While the company has been paying a dividend for a long time, it has cut the dividend at least once in the last 10 years. The dividend has gone from an annual total of $0.68 in 2014 to the most recent total annual payment of $3.08. This means that it has been growing its distributions at 16% per annum over that time. Dividends have grown rapidly over this time, but with cuts in the past we are not certain that this stock will be a reliable source of income in the future.

Dividend Growth May Be Hard To Come By

With a relatively unstable dividend, it’s even more important to evaluate if earnings per share is growing, which could point to a growing dividend in the future. In the last five years, Lear’s earnings per share has shrunk at approximately 7.1% per annum. If the company is making less over time, it naturally follows that it will also have to pay out less in dividends. It’s not all bad news though, as the earnings are predicted to rise over the next 12 months – we would just be a bit cautious until this can turn into a longer term trend.
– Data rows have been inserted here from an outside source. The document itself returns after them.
This design comes from an exercise in tuning for small area, a short achievable clock period and few clock cycles per item on the open sky130 flow, not from production work. Function was checked by simulation only, so behaviour that the tests miss may differ from the original.

### config.mk
export PLATFORM = sky130hd
export DESIGN_NAME = issue_core
export DESIGN_NICKNAME = issue_core
export VERILOG_FILES = /design/flow/design.v
export SDC_FILE = /design/flow/constraint.sdc
export NUM_CORES = 4
export LEC_CHECK = 0
export CAP_MARGIN = 20
export CORE_MARGIN = 2
export CORE_UTILIZATION = 40
export SLEW_MARGIN = 20
### constraint.sdc
create_clock -name core_clock -period 6.3 [get_ports {clock}]
set_input_delay 1.2600 -clock core_clock [delete_from_list [all_inputs] [get_ports {clock}]]
set_output_delay 1.2600 -clock core_clock [all_outputs]
set_load 0.01 [all_outputs]
Background: an optimization exercise with open tools, aiming at small area and a short achievable clock period. Do not read the settings as production practice. In this exercise RTL edits were held to simulation tests only and were not proved equivalent to the original. No driver is modelled on the clock port, so clocking that relies on it looks cheaper here than on a real chip.

## flow/config.mk

```make
export PLATFORM = sky130hd
export DESIGN_NAME = qft3_top
export DESIGN_NICKNAME = qft3_top
export VERILOG_FILES = /design/flow/design.v
export SDC_FILE = /design/flow/constraint.sdc
export NUM_CORES = 4
export LEC_CHECK = 0
export CAP_MARGIN = 20
export CORE_MARGIN = 2
export CORE_UTILIZATION = 40
export CTS_CLUSTER_DIAMETER = 150
export CTS_CLUSTER_SIZE = 24
export SETUP_SLACK_MARGIN = 1.6
export SLEW_MARGIN = 20
```

## flow/constraint.sdc

```tcl
create_clock -name core_clock -period 4.0 [get_ports {clk}]
set_input_delay 0.8000 -clock core_clock [delete_from_list [all_inputs] [get_ports {clk}]]
set_output_delay 0.8000 -clock core_clock [all_outputs]
set_load 0.01 [all_outputs]
```
From an optimization exercise on the open Yosys and OpenROAD flow, aimed at small area, a short achievable clock period and few clock cycles; shortcuts taken in it are not production practice. At most, simulation tests tie the RTL to the original design; equivalence was not proved. Only the layout flow was run in run 2; the RTL was not checked for function there. Power is estimated from default activity; no workload was simulated.

**design/flow/run.sh**
```bash
#!/bin/bash
# synth_recipe.tcl (not shown) runs the flow's synth.tcl, then flattens the netlist and writes it again
# the make line also repeats each setting of config.mk as NAME=value (left out here)
make -C /OpenROAD-flow-scripts/flow DESIGN_CONFIG=/design/flow/config.mk WORK_HOME=/design/flow/orfs CLKGATE_MAP_FILE= SYNTH_SCRIPT=/design/flow/synth_recipe.tcl finish
```
**design/flow/config.mk**
```make
export PLATFORM = sky130hd
export DESIGN_NAME = graph_triangle_enumerator
export DESIGN_NICKNAME = graph_triangle_enumerator
export VERILOG_FILES = /design/flow/design.v
export SDC_FILE = /design/flow/constraint.sdc
export NUM_CORES = 4
export LEC_CHECK = 0
export ABC_AREA = 1
export CAP_MARGIN = 20
export CORE_MARGIN = 2
export CORE_UTILIZATION = 40
export PLACE_DENSITY = 0.5
export SETUP_SLACK_MARGIN = 3.8
export SLEW_MARGIN = 20
```
**design/flow/constraint.sdc**
```tcl
create_clock -name core_clock -period 7.0 [get_ports {clock}]
set_input_delay 1.4000 -clock core_clock [delete_from_list [all_inputs] [get_ports {clock}]]
set_output_delay 1.4000 -clock core_clock [all_outputs]
set_load 0.01 [all_outputs]
```
Background: an optimization exercise with open tools, aiming at small area and a short achievable clock period. Do not read the settings as production practice.
Function was checked by simulation only, so behaviour that the tests miss may differ from the original.
Power and IR drop assume default switching activity.

`design.v`:
```
package deflect_port_alloc_pkg;
  localparam int CONTROL_W = 13;
  localparam int RMATRIX_W = 4;
  localparam int NPORT     = 4;
  localparam logic [3:0] AGE_MAX = 4'hF;
  localparam logic [1:0] DIR_N = 2'd0;
  localparam logic [1:0] DIR_S = 2'd1;
  localparam logic [1:0] DIR_E = 2'd2;
  localparam logic [1:0] DIR_W = 2'd3;
  typedef logic [CONTROL_W-1:0] control_t;
endpackage
import deflect_port_alloc_pkg::*;
module deflect_prio_rank
(
  input  logic [NPORT-1:0][3:0]       age,
  input  logic [NPORT-1:0]            vld,
  input  logic [NPORT-1:0]            go,
  output logic [NPORT-1:0]            ej,
  output logic [NPORT-1:0][NPORT-1:0] slot
);
  function automatic logic age_ge(input logic [3:0] a, input logic [3:0] b);
    logic c;
    c = a[0] | ~b[0];
    for (int n = 1; n < 4; n++)
      c = (a[n] & ~b[n]) | ((a[n] | ~b[n]) & c);
    age_ge = c;
  endfunction
  logic [NPORT-1:0][NPORT-1:0] bef;
  logic [NPORT-1:0]            eg, fwd;
  for (genvar a = 0; a < NPORT; a++) begin : g_a
    for (genvar b = a + 1; b < NPORT; b++) begin : g_b
      logic ge;
      assign ge     = age_ge(age[a], age[b]);
      assign bef[b][a] = ge;
      assign bef[a][b] = !ge;
    end
    assign bef[a][a] = 1'b0;
  end
  assign eg = vld & go;
  for (genvar i = 0; i < NPORT; i++) begin : g_i
    assign ej[i]  = eg[i] && !(|(eg & bef[i]));
    assign fwd[i] = vld[i] && !ej[i];
  end
  for (genvar i = 0; i < NPORT; i++) begin : g_r
    logic [NPORT-1:0] ah;
    logic [2:0]       o;         
    assign ah = fwd & bef[i];
    assign o  = (i == 0) ? ah[3:1] : (i == 1) ? {ah[3:2], ah[0]} :
                (i == 2) ? {ah[3], ah[1:0]} : ah[2:0];
    assign slot[0][i] = fwd[i] && !(|o);
    assign slot[1][i] = fwd[i] && ((o[0] && !o[1] && !o[2]) || (!o[0] && o[1] && !o[2]) ||
                                   (!o[0] && !o[1] && o[2]));
    assign slot[2][i] = fwd[i] && ((o[0] && o[1] && !o[2]) || (o[0] && !o[1] && o[2]) ||
                                   (!o[0] && o[1] && o[2]));
    assign slot[3][i] = fwd[i] && (&o);
  end
endmodule
import deflect_port_alloc_pkg::*;
module deflect_port_alloc
#(
  parameter int DATA_W     = 32,
  parameter int STARVE_LIM = 8
) (
  input  logic                             clk,
  input  logic                             rst,
  input  logic [NPORT-1:0][CONTROL_W-1:0]  in_control,
  input  logic [NPORT-1:0][DATA_W-1:0]     in_data,
  input  logic [NPORT-1:0][RMATRIX_W-1:0]  in_rmatrix,
  input  logic [NPORT-1:0]                 in_resource_go,
  input  logic                             inj_valid,
  input  logic [CONTROL_W-1:0]             inj_control,
  input  logic [DATA_W-1:0]                inj_data,
  input  logic [RMATRIX_W-1:0]             inj_rmatrix,
  output logic                             inj_ready,
  output logic [NPORT-1:0][CONTROL_W-1:0]  out_control,
  output logic [NPORT-1:0][DATA_W-1:0]     out_data,
  output logic                             eject_valid,
  output logic [CONTROL_W-1:0]             eject_control,
  output logic [DATA_W-1:0]                eject_data,
  output logic                             inj_starve
  ,
  output logic [15:0]                      deflect_count
);
  localparam int NSRC = NPORT + 1;               
  localparam int PW   = CONTROL_W - 1 + DATA_W;  
  logic                            full;
  logic [NPORT-1:0][NSRC-1:0]      sel_d, sel_q;    
  logic [NPORT-1:0]                ej_d, ej_q;      
  logic [NSRC-1:0][PW-1:0]         flit_q;
  logic [2:0]                      starve_cnt_d, starve_cnt_q;
  logic                            inj_starve_d, inj_starve_q;
  logic [2:0]                      n_defl;
  logic [16:0]                     defl_sum;
  logic [15:0]                     deflect_count_d, deflect_count_q;
  deflect_alloc_core u_alloc (
    .in_control     (in_control),
    .in_rmatrix     (in_rmatrix),
    .in_resource_go (in_resource_go),
    .inj_valid      (inj_valid),
    .inj_rmatrix    (inj_rmatrix),
    .full           (full),
    .sel_d          (sel_d),
    .ej_d           (ej_d),
    .n_defl         (n_defl)
  );
  assign inj_ready = !rst && inj_valid && !full;
  always_comb begin
    if (inj_valid && full) begin
      starve_cnt_d = starve_cnt_q + 3'd1;
      inj_starve_d = inj_starve_q || (starve_cnt_q == 3'(STARVE_LIM - 1));
    end else begin
      starve_cnt_d = 3'd0;
      inj_starve_d = 1'b0;
    end
    defl_sum        = {1'b0, deflect_count_q} + 17'(n_defl);
    deflect_count_d = defl_sum[16] ? 16'hFFFF : defl_sum[15:0];
  end
  always_ff @(posedge clk or posedge rst) begin
    if (rst) begin
      sel_q           <= '0;
      ej_q            <= '0;
      starve_cnt_q    <= 3'd0;
      inj_starve_q    <= 1'b0;
      deflect_count_q <= 16'd0;
    end else begin
      sel_q           <= sel_d;
      ej_q            <= ej_d;
      starve_cnt_q    <= starve_cnt_d;
      inj_starve_q    <= inj_starve_d;
      deflect_count_q <= deflect_count_d;
    end
  end
  always_ff @(posedge clk) begin
    flit_q <= {inj_control[11:0], inj_data,
               in_control[3][11:0], in_data[3], in_control[2][11:0], in_data[2],
               in_control[1][11:0], in_data[1], in_control[0][11:0], in_data[0]};
  end
  for (genvar p = 0; p < NPORT; p++) begin : g_out
    logic [PW-1:0] f;
    logic [3:0]    a;
    logic          v;
    assign f = ({PW{sel_q[p][0]}} & flit_q[0]) | ({PW{sel_q[p][1]}} & flit_q[1]) |
               ({PW{sel_q[p][2]}} & flit_q[2]) | ({PW{sel_q[p][3]}} & flit_q[3]) |
               ({PW{sel_q[p][4]}} & flit_q[4]);
    assign v = |sel_q[p];
    assign a = f[DATA_W +: 4];
    assign out_control[p] = {v, f[PW-1 -: 8], v ? ((a == AGE_MAX) ? AGE_MAX : a + 4'd1) : 4'd0};
    assign out_data[p]    = f[DATA_W-1:0];
  end
  logic [PW-1:0] ej_flit;
  assign ej_flit = ({PW{ej_q[0]}} & flit_q[0]) | ({PW{ej_q[1]}} & flit_q[1]) |
                   ({PW{ej_q[2]}} & flit_q[2]) | ({PW{ej_q[3]}} & flit_q[3]);
  assign eject_valid   = |ej_q;
  assign eject_control = {|ej_q, ej_flit[PW-1 -: CONTROL_W-1]};
  assign eject_data    = ej_flit[DATA_W-1:0];
  assign inj_starve    = inj_starve_q;
  assign deflect_count = deflect_count_q;
endmodule
module deflect_alloc_core
(
  input  logic [NPORT-1:0][CONTROL_W-1:0]  in_control,
  input  logic [NPORT-1:0][RMATRIX_W-1:0]  in_rmatrix,
  input  logic [NPORT-1:0]                 in_resource_go,
  input  logic                             inj_valid,
  input  logic [RMATRIX_W-1:0]             inj_rmatrix,
  output logic                             full,
  output logic [NPORT-1:0][NPORT:0]        sel_d,
  output logic [NPORT-1:0]                 ej_d,
  output logic [2:0]                       n_defl
);
  function automatic logic [NPORT-1:0] pick(input logic [NPORT-1:0] busy,
                                            input logic [RMATRIX_W-1:0] rm);
    logic [NPORT-1:0] f, g;
    f = rm & ~busy;
    g = '0;
    if      (f[DIR_E]) g[DIR_E] = 1'b1;
    else if (f[DIR_W]) g[DIR_W] = 1'b1;
    else if (f[DIR_N]) g[DIR_N] = 1'b1;
    else if (f[DIR_S]) g[DIR_S] = 1'b1;
    else if (!busy[0]) g[0] = 1'b1;
    else if (!busy[1]) g[1] = 1'b1;
    else if (!busy[2]) g[2] = 1'b1;
    else               g[3] = 1'b1;
    pick = g;
  endfunction
  logic [NPORT-1:0]                vld, go;
  logic [NPORT-1:0][3:0]           age;
  logic [NPORT-1:0][NPORT-1:0]     slot;       
  logic [NPORT-1:0][RMATRIX_W-1:0] s_rm;
  logic [NPORT-1:0]                s_fwd, s_defl;
  logic [NPORT:0][NPORT-1:0]       busy;
  logic [NPORT-1:0][NPORT-1:0]     s_gnt;      
  logic [NPORT-1:0]                i_gnt;
  logic                            i_defl, inj_ok;
  for (genvar i = 0; i < NPORT; i++) begin : g_in
    assign vld[i] = in_control[i][12];
    assign age[i] = in_control[i][3:0];
    assign go[i]  = in_resource_go[i];
  end
  deflect_prio_rank u_rank (
    .age  (age),
    .vld  (vld),
    .go   (go),
    .ej   (ej_d),
    .slot (slot)
  );
  assign full   = &vld && !(|go);
  assign inj_ok = inj_valid && !full;
  assign busy[0] = '0;
  for (genvar k = 0; k < NPORT; k++) begin : g_slot
    logic [NPORT-1:0] f, d, g;
    assign s_fwd[k] = |slot[k];
    assign s_rm[k]  = ({RMATRIX_W{slot[k][0]}} & in_rmatrix[0]) |
                      ({RMATRIX_W{slot[k][1]}} & in_rmatrix[1]) |
                      ({RMATRIX_W{slot[k][2]}} & in_rmatrix[2]) |
                      ({RMATRIX_W{slot[k][3]}} & in_rmatrix[3]);
    assign f = s_rm[k] & ~busy[k];
    if (k == 0) begin : g_d0
      assign d = 4'b0001;
    end else if (k == 1) begin : g_d1
      assign d = {2'b00, busy[k][0], !busy[k][0]};
    end else if (k == 2) begin : g_d2
      assign d = {1'b0, busy[k][0] & busy[k][1], busy[k][0] & !busy[k][1], !busy[k][0]};
    end else begin : g_d3
      assign d = ~busy[k];
    end
    if (k == NPORT - 1) begin : g_last
      assign g = ~busy[k];
    end else begin : g_pick
      assign g[DIR_E] = f[DIR_E] | (!(|f) & d[DIR_E]);
      assign g[DIR_W] = (f[DIR_W] & !f[DIR_E]) | (!(|f) & d[DIR_W]);
      assign g[DIR_N] = (f[DIR_N] & !f[DIR_E] & !f[DIR_W]) | (!(|f) & d[DIR_N]);
      assign g[DIR_S] = (f[DIR_S] & !f[DIR_N] & !f[DIR_E] & !f[DIR_W]) | (!(|f) & d[DIR_S]);
    end
    assign s_gnt[k]  = {NPORT{s_fwd[k]}} & g;
    assign s_defl[k] = s_fwd[k] && !(|f);
    assign busy[k+1] = busy[k] | s_gnt[k];
  end
  assign i_gnt  = inj_ok ? pick(busy[NPORT], inj_rmatrix) : '0;
  assign i_defl = inj_ok && !(|(inj_rmatrix & ~busy[NPORT]));
  for (genvar p = 0; p < NPORT; p++) begin : g_sel
    for (genvar i = 0; i < NPORT; i++) begin : g_src
      assign sel_d[p][i] = (slot[0][i] && s_gnt[0][p]) || (slot[1][i] && s_gnt[1][p]) ||
                           (slot[2][i] && s_gnt[2][p]) || (slot[3][i] && s_gnt[3][p]);
    end
    assign sel_d[p][NPORT] = i_gnt[p];
  end
  assign n_defl = 3'(s_defl[0]) + 3'(s_defl[1]) + 3'(s_defl[2]) + 3'(s_defl[3]) + 3'(i_defl);
endmodule
```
Our Thoughts On Lear’s Dividend

Overall, it’s nice to see a consistent dividend payment, but we think that longer term, the current level of payment might be unsustainable. The payments haven’t been particularly stable and we don’t see huge growth potential, but with the dividend well covered by cash flows it could prove to be reliable over the short term. Overall, we don’t think this company has the makings of a good income stock.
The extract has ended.